If MSFT matures into a company that grows EPS an average of 10% a year or so we will be at the whim of the market. Bear markets might give a company like that a PE of 20 and at the peak of bull markets a PE of 80 might be reasonable.
In a bear market, a company with 10% annual EPS growth might have a P/E of 5 or 6. Anything over 15 is rank speculation. Sure, in a bubbling bull like the one that is currently popping, any P/E is possible, depending on the speculative target du jour. But I don't think we'll see another bull market like this past one in our lifetimes.
does anyone think there's a chance that another phase of rapid growth is out there for MSFT.
If Microsoft could maintain their heady old 50% annual growth, in just 10 years their annual revenues would reach about $1 trillion. In 20 years, $76 trillion. There's only one way for that to happen, and that's runaway inflation, Deutschemark style. It's certainly not going to happen as a result of growing sales; they are simply too big.

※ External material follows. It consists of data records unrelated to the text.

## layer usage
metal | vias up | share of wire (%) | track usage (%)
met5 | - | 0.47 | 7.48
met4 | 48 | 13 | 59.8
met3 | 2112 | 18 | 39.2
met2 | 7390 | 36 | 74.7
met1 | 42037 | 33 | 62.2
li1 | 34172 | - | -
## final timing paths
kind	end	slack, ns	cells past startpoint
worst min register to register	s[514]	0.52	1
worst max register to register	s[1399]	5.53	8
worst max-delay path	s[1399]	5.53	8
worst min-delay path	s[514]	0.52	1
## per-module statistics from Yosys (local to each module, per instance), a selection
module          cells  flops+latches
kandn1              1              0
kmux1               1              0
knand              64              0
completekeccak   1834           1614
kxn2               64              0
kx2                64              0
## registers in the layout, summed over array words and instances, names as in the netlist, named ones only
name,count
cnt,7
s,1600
Context: an optimization exercise on an open-source flow, tuned for small area, a short achievable clock period and few clock cycles. The choices shown serve that exercise and are no tape-out recipe. In this exercise RTL edits were held to simulation tests only and were not proved equivalent to the original. No activity file was given, so power comes from the tool's default toggle rates.

==> flow/design.v (excerpt) <==
module MyDesign(
      output reg        dut_busy                   ,
      input  wire       dut_run                    ,
      input  wire       reset_b                    ,
      input  wire       clk                        ,
      output            input_sram_write_enable    ,
      output     [11:0] input_sram_write_addresss  ,
      output     [15:0] input_sram_write_data      ,
      output     [11:0] input_sram_read_address    ,
      input wire [15:0] input_sram_read_data       ,
      output reg        output_sram_write_enable    ,
      output reg [11:0] output_sram_write_addresss  ,
      output reg [15:0] output_sram_write_data      ,
      output     [11:0] output_sram_read_address    ,
      input wire [15:0] output_sram_read_data       ,
      output            scratchpad_sram_write_enable    ,
      output     [11:0] scratchpad_sram_write_addresss  ,
      output     [15:0] scratchpad_sram_write_data      ,
      output     [11:0] scratchpad_sram_read_address    ,
      input wire [15:0] scratchpad_sram_read_data       ,
      output            weights_sram_write_enable    ,
      output     [11:0] weights_sram_write_addresss  ,
      output     [15:0] weights_sram_write_data      ,
      output reg [11:0] weights_sram_read_address    ,
      input wire [15:0] weights_sram_read_data
);
==> flow/config.mk <==
export PLATFORM = sky130hd
export DESIGN_NAME = MyDesign
export DESIGN_NICKNAME = MyDesign
export VERILOG_FILES = /design/flow/design.v
export SDC_FILE = /design/flow/constraint.sdc
export NUM_CORES = 4
export LEC_CHECK = 0
export CAP_MARGIN = 60
export CORE_MARGIN = 2
export CORE_UTILIZATION = 40
export CTS_CLUSTER_DIAMETER = 100
export CTS_CLUSTER_SIZE = 25
export SLEW_MARGIN = 60
==> flow/constraint.sdc <==
create_clock -name core_clock -period 13.0 [get_ports {clk}]
set_input_delay 2.6000 -clock core_clock [delete_from_list [all_inputs] [get_ports {clk}]]
set_output_delay 2.6000 -clock core_clock [all_outputs]
set_load 0.01 [all_outputs]
standard.sh (not shown) runs the stock make flow with config.mk's settings and CLKGATE_MAP_FILE= SYNTH_SCRIPT=/design/flow/synth_recipe.tcl, a recipe that flattens the netlist after the stock synthesis.
==> flow/flow/run.sh <==
#!/bin/bash
# Own layout flow: the standard flow (standard.sh) with two changes.
#  1. After the standard synthesis, fa_polarity.py chooses each full adder's polarity (a full
#     adder is self-dual) and swaps simple gates for their complements, so that most of the
#     inverters Yosys leaves between the adders of the multiplier tree go away. Registers and
#     their cells are untouched; the netlist computes the same function.
#  2. Ports are buffered with sky130_fd_sc_hd__buf_4 (one buffer per port, as the standard
#     flow does) instead of the buffer buffer_ports picks by itself.
# Each step's full output goes to a log file in the work folder.
set -euo pipefail
W=$PWD
RES=$W/orfs/results/${FLOW_PLATFORM}/MyDesign/base
bash standard.sh synth > 1_std_synth.log 2>&1
cp "$RES/1_2_yosys.v" 1_2_yosys.standard.v
python3 flow/fa_polarity.py 1_2_yosys.standard.v 1_2_yosys.polarity.v --size '^\\x[0-2][0-2]\[=sky130_fd_sc_hd__dfxtp_2' '^\\(addr|waddr|output_sram_write|dut_busy)=sky130_fd_sc_hd__dfxtp_2' > 2_fa_polarity.log 2>&1
cp 1_2_yosys.polarity.v "$RES/1_2_yosys.v"
rm -f "$RES/1_synth.odb" "$RES/1_synth.sdc"
bash standard.sh synth > 3_std_synth_odb.log 2>&1
bash standard.sh "BUFFER_PORTS_ARGS=-buffer_cell sky130_fd_sc_hd__buf_4" finish > 4_std_layout.log 2>&1
Other scripts of this flow, unchanged in this note and not shown: flow/flow/fa_polarity.py
Testbench counts at the start, summed over its fixed seeds: cycles 72,146.
Rerun with:
Settings changed: CAP_MARGIN 60 to 45, CORE_UTILIZATION 40 to 55, PLACE_DENSITY set to 0.7, SLEW_MARGIN 60 to 45.
Fmax is lower by 0.39%. Final area came out lower by 1.8%. Register-to-register slack degrades by 60 ps. Final cell count shrinks by 8.2%. Setup slack degrades by 15 ps. Non-clock buffer count came out lower by 21. Sequential share of layout area is higher by 0.62 points. Clock-buffer cell count stays the same. Wire length goes down by 1.9%. Combinational power barely changes.
Rerun with:
Settings changed: CAP_MARGIN 45 to 60, CORE_UTILIZATION 55 to 40, GPL_TIMING_DRIVEN set to 1, PLACE_DENSITY 0.7 to unset, SLEW_MARGIN 45 to 60.
Effect:
- The changed run produced a clean layout
- hold slack gets better by 34 ps
- die area climbs by 37%
- via count hardly moves
- synthesized cell count stays the same
- wire length hardly moves
- register-to-register slack gets better by 120 ps
- sequential share of layout area drops by 0.61 points
- flip-flop and latch count is unchanged
Rerun with:
Settings changed: CORE_UTILIZATION 40 to 55, GPL_TIMING_DRIVEN 1 to unset, PLACE_DENSITY set to 0.7.
Area after synthesis does not change.
Worst setup slack gets better by 32 ps.
Clock skew came out higher by 15 ps.
Count of clock-buffer cells in the layout goes up by 1.
Global-route usage went up by 8.3 points.
Final cell count went down by 7.4%.
Power goes up by about 1%.
Rerun with:
Settings changed: CORE_UTILIZATION 55 to 40, CTS_BUF_LIST set to sky130_fd_sc_hd__clkbuf_16 sky130_fd_sc_hd__clkbuf_8, CTS_CLUSTER_DIAMETER 100 to 60, CTS_CLUSTER_SIZE 25 to 40, PLACE_DENSITY 0.7 to unset.
Synthesized area is unchanged; final cell count climbs by a little under a tenth; sequential share of layout area decreases by 0.89 points; setup slack got worse by 67 ps; routed wire length goes up by a few percent; global-route usage went down by 8.1 points.

==> separate check: timing with driven ports <==
The flow's constraints put no driver on any port. The routed layouts listed below were extracted and timed again, unchanged, in two steps.
Step 1: set_driving_cell puts a clkbuf_16 on clk and a buf_2 on each other input, an assumption about the parent block.
Step 2, shift: input delay + t, output delay - t, t = (earliest + latest rising clock arrival at the registers) / 2. This alone moves slack from input paths to output paths.
Three values: no drivers, after step 1, after step 2; two values: the first two.
run	t, ns	setup WS [ns]	worst data-port slew with drivers (ns)	cell pins on the clock port's net
the first run	0.656	9.191 / 9.134 / 8.916	0.07	1
the second run	0.655	9.176 / 9.152 / 8.933	0.07	1
the third run	0.657	9.172 / 9.116 / 8.924	0.07	1
the fourth run	0.662	9.204 / 9.144 / 8.952	0.08	1
the fifth run	0.699	9.137 / 9.079 / 8.900	0.07	1
After both steps every run listed still meets setup and hold. The setup slack of the first run, which loses most, moves by -0.057 ns with the drivers and by -0.275 ns with both steps.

Is there another technological revolution that they will take the lead in, or at least play a major role?
I would not bet my hard earned money on the long shot of MSFT coming up with something revolutionary. Something like a cold fusion powerplant, or a self-replicating nanomachine. Yet for them to justify their current P/E, they would have to stumble onto something that big. Voice recognition software is not it. Nor is .NET.
Most of the new platforms that MSFT is likely to develop are hardly revolutionary, and if they were, they would cannibalize their lucrative desktop software sales. And most are consumer devices, which have miniscule margins, or servers, which have free competitors.
What's possible for MSFT 5 to 10 years from now?
Best-case scenario: stagnation. Worst-case: decomposition.